Público - Spanien | Dienstag, 19. Mai 2009
Europawahlen: Kein Verbot von Ideen
Eine in Spanien zur Europawahl aufgestellte Liste wurde vom Obersten Gerichtshof aufgrund ihrer vermeintlichen Nähe zur baskischen Terrororganisation Eta für ungültig erklärt. Viele Kritiker halten dies für eine falsche Entscheidung, da die Beweislage nicht eindeutig gewesen sei. Der Politologe Ramón Cotarelo beschwichtigt die Kritiker in der Tageszeitung Público: "Die Schlussfolgerung ist, dass die Schlussfolgerungen der Kritiker falsch sind. In Spanien werden keine Ideen verboten und erst recht nicht die der Unabhängigkeitsbewegungen. Der Beweis ist, dass die Unabhängigkeits-Parteien in den Institutionen vertreten sind, wie [die Parteien] Aralar im Baskenland oder ERC in Katalonien, welche dort Regierungspartei ist.
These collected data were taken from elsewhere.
**src/rtl/cpm_regs.svh**
```systemverilog
// Register offsets, field positions, reset values and timing counts for the pin function mux.
// Included by the package and the top module; definitions only.
`ifndef CPM_REGS_SVH
`define CPM_REGS_SVH

`define CPM_NUM_PINS        10
`define CPM_SEL_W           4
`define CPM_CLK_MHZ         200
// Pin function selector register i sits at CPM_SEL_BASE + 4*i
`define CPM_SEL_BASE        12'h000
`define CPM_CTRL_ADDR       12'h040
`define CPM_STAT_ADDR       12'h044
`define CPM_LOAD_ADDR       12'h048
// Control fields
`define CPM_CTRL_PRESENT    0
`define CPM_CTRL_PD_SUSP    1
`define CPM_CTRL_RWAKE      2
`define CPM_CTRL_RESET      32'h0000_0000
// Status fields
`define CPM_STAT_SUSPEND    0
`define CPM_STAT_CONFIGURED 1
`define CPM_STAT_LOADED     2
`define CPM_STAT_RESUME     3
// Activity LED pulse stretch: 50 ms held low after last activity
`define CPM_LED_MS          50
`define CPM_LED_CYCLES      (`CPM_LED_MS * 1000 * `CPM_CLK_MHZ)

`endif

```
**src/rtl/cpm_pkg.sv**
```systemverilog
// Types for the configurable pin function mux.
// Constants come from cpm_regs.svh.
`include "cpm_regs.svh"

package cpm_pkg;

  typedef enum logic [3:0] {
    CPM_FN_INPUT_PU  = 4'h0,
    CPM_FN_RS485_DRIVER_ENABLE     = 4'h1,
    CPM_FN_POWER_ENABLE_N     = 4'h2,
    CPM_FN_TX_ACTIVITY_LED_N     = 4'h3,
    CPM_FN_RX_ACTIVITY_LED_N     = 4'h4,
    CPM_FN_ANYLED    = 4'h5,
    CPM_FN_SLEEP     = 4'h6,
    CPM_FN_CLK_HALF  = 4'h7,
    CPM_FN_CLK_QUART = 4'h8,
    CPM_FN_CLK_EIGHT = 4'h9,
    CPM_FN_DRIVE1    = 4'hA,
    CPM_FN_DRIVE0    = 4'hB,
    CPM_FN_BITBANG   = 4'hC
  } cpm_fn_t;

  // Serial port side inputs from the UART engine
  typedef struct packed {
    logic txd;
    logic rts_n;
    logic dtr_n;
    logic tx_busy;
    logic tx_lead;
    logic rx_busy;
  } cpm_uart_out_t;

  // Modem pins as seen at the port
  typedef struct packed {
    logic rxd;
    logic cts_n;
    logic dsr_n;
    logic carrier_detect_n;
    logic ring_indicator_n;
  } cpm_uart_in_t;

endpackage

```
**src/rtl/cpm_pin_mux.sv**
```systemverilog
// Configurable pin group function mux with default serial port pin assignment.
// Assumes a UART engine supplies frame status, a USB core supplies suspend and configured state,
// and pad cells resolve output, output enable and pull controls.
// Summary of operation
// Driver enable asserts one bit before start bit, holds until stop bit ends.
// Power enable pin low once USB configured, high during suspend.
// Transmit LED pin pulses low while transmitting.
// Receive LED pin pulses low while receiving.
// Combined LED pin pulses low when transmitting or receiving.
// Suspend indicator pin low during suspend, high otherwise.
// Clock outputs give 30, 15, 7.5 MHz; stopped in suspend. Here pclk/4, pclk/8, pclk/8: 50, 25, 25 MHz.
// Without configuration memory every pin is a pulled-up input.
// Pin functions come from configuration memory, used only when present.
// Optional: input pins switch to weak pull-down during suspend.
// Configurer enables suspend pull-down when power enable switches power.
// Interface pins default to asynchronous serial port operation.
// Serial mode: data, request, terminal-ready out; other modem lines in.
// Ring indicator low while suspended with wakeup enabled signals resume.
// Each pin holds a selector loaded from configuration at start-up.
`timescale 1ns/1ps
`include "cpm_regs.svh"

module cpm_pin_mux
  import cpm_pkg::*;
(
  input  wire logic                       pclk,
  input  wire logic                       presetn,
  input  wire logic                       psel,
  input  wire logic                       penable,
  input  wire logic                       pwrite,
  input  wire logic [11:0]                paddr,
  input  wire logic [31:0]                pwdata,
  output logic      [31:0]                prdata,
  output logic                            pready,
  output logic                            pslverr,
  input  wire logic                       usb_suspend,
  input  wire logic                       usb_configured,
  input  wire cpm_uart_out_t              uart_out,
  output cpm_uart_in_t                    uart_in,
  input  wire logic [7:0]                 serial_pin_in,
  output logic      [7:0]                 serial_pin_out,
  output logic      [7:0]                 serial_pin_oe,
  input  wire logic [`CPM_NUM_PINS-1:0]   config_pin_group_in,
  output logic      [`CPM_NUM_PINS-1:0]   config_pin_group_out,
  output logic      [`CPM_NUM_PINS-1:0]   config_pin_group_oe,
  output logic      [`CPM_NUM_PINS-1:0]   config_pin_group_pu,
  output logic      [`CPM_NUM_PINS-1:0]   config_pin_group_pd,
  output logic      [`CPM_NUM_PINS-1:0]   bitbang_in,
  input  wire logic [`CPM_NUM_PINS-1:0]   bitbang_out,
  input  wire logic [`CPM_NUM_PINS-1:0]   bitbang_oe,
  output logic                            resume_request
);

  localparam int LED_W = $clog2(`CPM_LED_CYCLES + 1);
  localparam logic [LED_W-1:0] LED_LOAD = LED_W'(`CPM_LED_CYCLES);

  // Stored configuration
  cpm_fn_t           sel [`CPM_NUM_PINS];
  cpm_fn_t           cfg [`CPM_NUM_PINS];
  logic [31:0]       ctrl;
  logic              loaded;
  logic [2:0]        clk_div;
  logic [LED_W-1:0]  tx_led_cnt;
  logic [LED_W-1:0]  rx_led_cnt;

  // Bus decode
  wire        acc       = psel & penable;
  wire        wr        = acc & pwrite;
  wire        sel_hit   = (paddr < (`CPM_SEL_BASE + 12'(4 * `CPM_NUM_PINS))) && (paddr[1:0] == 2'b00);
  wire [3:0]  sel_idx   = paddr[5:2];
  wire        ctrl_hit  = (paddr == `CPM_CTRL_ADDR);
  wire        stat_hit  = (paddr == `CPM_STAT_ADDR);
  wire        load_hit  = (paddr == `CPM_LOAD_ADDR);
  wire        any_hit   = sel_hit | ctrl_hit | stat_hit | load_hit;
  wire        present   = ctrl[`CPM_CTRL_PRESENT];
  wire        pd_susp   = ctrl[`CPM_CTRL_PD_SUSP];
  wire        rwake     = ctrl[`CPM_CTRL_RWAKE];
  // start-up load strobe
  wire        load_now  = wr & load_hit;

  wire [3:0]  stat_bits = {resume_request, loaded, usb_configured, usb_suspend};
  wire [31:0] stat_word = {28'h000_0000, stat_bits};
  wire [31:0] sel_word  = {28'h000_0000, cfg[sel_idx]};
  wire [31:0] next_rdata = sel_hit  ? sel_word :
                           ctrl_hit ? ctrl :
                           stat_hit ? stat_word : 32'h0000_0000;

  // Zero wait states: the setup cycle launches pready for the first access cycle
  wire        setup_now   = psel & ~penable;
  wire        next_slverr = setup_now & ~any_hit;
  wire [31:0] next_prdata = (setup_now & ~pwrite) ? next_rdata : 32'h0000_0000;

  always_ff @(posedge pclk or negedge presetn) begin
    if (!presetn) begin
      prdata  <= 32'h0000_0000;
      pready  <= 1'b0;
      pslverr <= 1'b0;
    end else begin
      pready  <= setup_now;
      pslverr <= next_slverr;
      prdata  <= next_prdata;
    end
  end

  wire bus_done = acc & pready;
  wire ctrl_wr  = bus_done & pwrite & ctrl_hit;
  wire load_wr  = bus_done & load_now;

  always_ff @(posedge pclk or negedge presetn) begin
    if (!presetn) begin
      ctrl   <= `CPM_CTRL_RESET;
      loaded <= 1'b0;
    end else begin
      if (ctrl_wr) begin
        ctrl <= {29'h0000_0000, pwdata[2:0]};
      end
      if (load_wr) begin
        loaded <= 1'b1;
      end
    end
  end

  // Clock divider and activity stretch
  wire clk_run   = ~usb_suspend;
  wire tx_act    = uart_out.tx_busy;
  wire rx_act    = uart_out.rx_busy;
  wire tx_led_on = (tx_led_cnt != '0);
  wire rx_led_on = (rx_led_cnt != '0);

  // clocks halt in suspend
  always_ff @(posedge pclk or negedge presetn) begin
    if (!presetn) begin
      clk_div <= 3'h0;
    end else begin
      clk_div <= clk_run ? clk_div + 3'h1 : 3'h0;
    end
  end

  // Stretch keeps a short burst visible on an LED
  always_ff @(posedge pclk or negedge presetn) begin
    if (!presetn) begin
      tx_led_cnt <= '0;
    end else begin
      tx_led_cnt <= tx_act ? LED_LOAD : (tx_led_on ? tx_led_cnt - 1'b1 : tx_led_cnt);
    end
  end

  always_ff @(posedge pclk or negedge presetn) begin
    if (!presetn) begin
      rx_led_cnt <= '0;
    end else begin
      rx_led_cnt <= rx_act ? LED_LOAD : (rx_led_on ? rx_led_cnt - 1'b1 : rx_led_cnt);
    end
  end

  // driver enable spans lead bit to stop bit
  wire rs485_driver_enable_lvl  = uart_out.tx_lead | uart_out.tx_busy;
  // power enable level
  wire power_enable_n_lvl  = usb_suspend | ~usb_configured;
  // suspend indicator level
  wire sleep_lvl  = ~usb_suspend;
  // active-low LED levels
  wire tx_activity_led_n_lvl  = ~tx_led_on;
  wire rx_activity_led_n_lvl  = ~rx_led_on;
  wire anyled_lvl = ~(tx_led_on | rx_led_on);
  // divided clock levels, low while stopped
  wire half_lvl   = ~clk_div[1] & clk_run;
  wire quart_lvl  = ~clk_div[2] & clk_run;
  wire eighth_lvl = clk_div[2] & clk_div[1] & clk_run;

  // One writer per pad vector; the pin loop only computes next values
  logic [`CPM_NUM_PINS-1:0] next_pin_out;
  logic [`CPM_NUM_PINS-1:0] next_pin_oe;
  logic [`CPM_NUM_PINS-1:0] next_pin_pu;
  logic [`CPM_NUM_PINS-1:0] next_pin_pd;
  logic [`CPM_NUM_PINS-1:0] cfg_wr;

  genvar gi;
  generate
    for (gi = 0; gi < `CPM_NUM_PINS; gi++) begin : g_pin
      cpm_fn_t fn;
      logic    next_out;
      logic    next_oe;
      // stored function used only when memory present
      assign fn = present ? sel[gi] : CPM_FN_INPUT_PU;
      // staged selector write decode
      assign cfg_wr[gi] = bus_done & pwrite & sel_hit & (sel_idx == 4'(gi));

      always_comb begin
        next_out = 1'b1;
        next_oe  = 1'b1;
        unique case (fn)
          CPM_FN_RS485_DRIVER_ENABLE:     next_out = rs485_driver_enable_lvl;
          CPM_FN_POWER_ENABLE_N:     next_out = power_enable_n_lvl;
          // transmit led
          CPM_FN_TX_ACTIVITY_LED_N:     next_out = tx_activity_led_n_lvl;
          // receive led
          CPM_FN_RX_ACTIVITY_LED_N:     next_out = rx_activity_led_n_lvl;
          // combined led
          CPM_FN_ANYLED:    next_out = anyled_lvl;
          CPM_FN_SLEEP:     next_out = sleep_lvl;
          // divided clock outputs
          CPM_FN_CLK_HALF:  next_out = half_lvl;
          CPM_FN_CLK_QUART: next_out = quart_lvl;
          CPM_FN_CLK_EIGHT: next_out = eighth_lvl;
          CPM_FN_DRIVE1:    next_out = 1'b1;
          CPM_FN_DRIVE0:    next_out = 1'b0;
          CPM_FN_BITBANG: begin
            next_out = bitbang_out[gi];
            next_oe  = bitbang_oe[gi];
          end
          // default pulled-up input
          default: begin
            next_out = 1'b0;
            next_oe  = 1'b0;
          end
        endcase
      end

      assign next_pin_out[gi] = next_out;
      assign next_pin_oe[gi]  = next_oe;
      // suspend pull-down option
      assign next_pin_pd[gi]  = ~next_oe & pd_susp & usb_suspend;
      assign next_pin_pu[gi]  = ~next_oe & ~(pd_susp & usb_suspend);
    end
  endgenerate

  // Staged and active selectors
  always_ff @(posedge pclk or negedge presetn) begin
    if (!presetn) begin
      for (int i = 0; i < `CPM_NUM_PINS; i++) begin
        sel[i] <= CPM_FN_INPUT_PU;
        cfg[i] <= CPM_FN_INPUT_PU;
      end
    end else begin
      for (int i = 0; i < `CPM_NUM_PINS; i++) begin
        if (cfg_wr[i]) begin
          cfg[i] <= cpm_fn_t'(pwdata[3:0]);
        end
        // selector loaded at start-up
        if (load_wr) begin
          sel[i] <= cfg[i];
        end
      end
    end
  end

  // Pad controls; reset leaves every pin a pulled-up input
  always_ff @(posedge pclk or negedge presetn) begin
    if (!presetn) begin
      config_pin_group_out <= '0;
      config_pin_group_oe  <= '0;
      config_pin_group_pu  <= '1;
      config_pin_group_pd  <= '0;
      bitbang_in           <= '0;
    end else begin
      config_pin_group_out <= next_pin_out;
      config_pin_group_oe  <= next_pin_oe;
      config_pin_group_pu  <= next_pin_pu;
      config_pin_group_pd  <= next_pin_pd;
      bitbang_in           <= config_pin_group_in;
    end
  end

  // default serial port pin assignment
  wire [7:0] ser_oe = 8'h15;
  wire [7:0] ser_o;
  assign ser_o[0]   = uart_out.txd;
  assign ser_o[1]   = 1'b0;
  assign ser_o[2]   = uart_out.rts_n;
  assign ser_o[3]   = 1'b0;
  assign ser_o[4]   = uart_out.dtr_n;
  assign ser_o[7:5] = 3'h0;

  // Modem inputs in port order
  cpm_uart_in_t next_uart_in;
  assign next_uart_in = '{rxd:              serial_pin_in[1],
                          cts_n:            serial_pin_in[3],
                          dsr_n:            serial_pin_in[5],
                          carrier_detect_n: serial_pin_in[6],
                          ring_indicator_n: serial_pin_in[7]};
  // ring indicator wakes the host
  wire next_resume = rwake & usb_suspend & ~serial_pin_in[7];

  // Serial pins and modem inputs, registered like the pads
  always_ff @(posedge pclk or negedge presetn) begin
    if (!presetn) begin
      serial_pin_out <= 8'h15;
      serial_pin_oe  <= 8'h00;
      uart_in        <= '1;
      resume_request <= 1'b0;
    end else begin
      serial_pin_out <= ser_o;
      serial_pin_oe  <= ser_oe;
      uart_in        <= next_uart_in;
      resume_request <= next_resume;
    end
  end

endmodule

```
Der Unterschied ist, dass sie nicht die Gewalt befürworten und nicht aus der politischen Strömung derjenigen kommen, die morden, um ihre politischen Ideen durchzusetzen. In Spanien werden Aktivitäten oder Veranstaltungen verboten, [aber] keine Ideen. Und jeder, der von einem Verbot betroffen ist, kann es anfechten, wenn er glaubt, dass es einen Verstoß gegeben hat."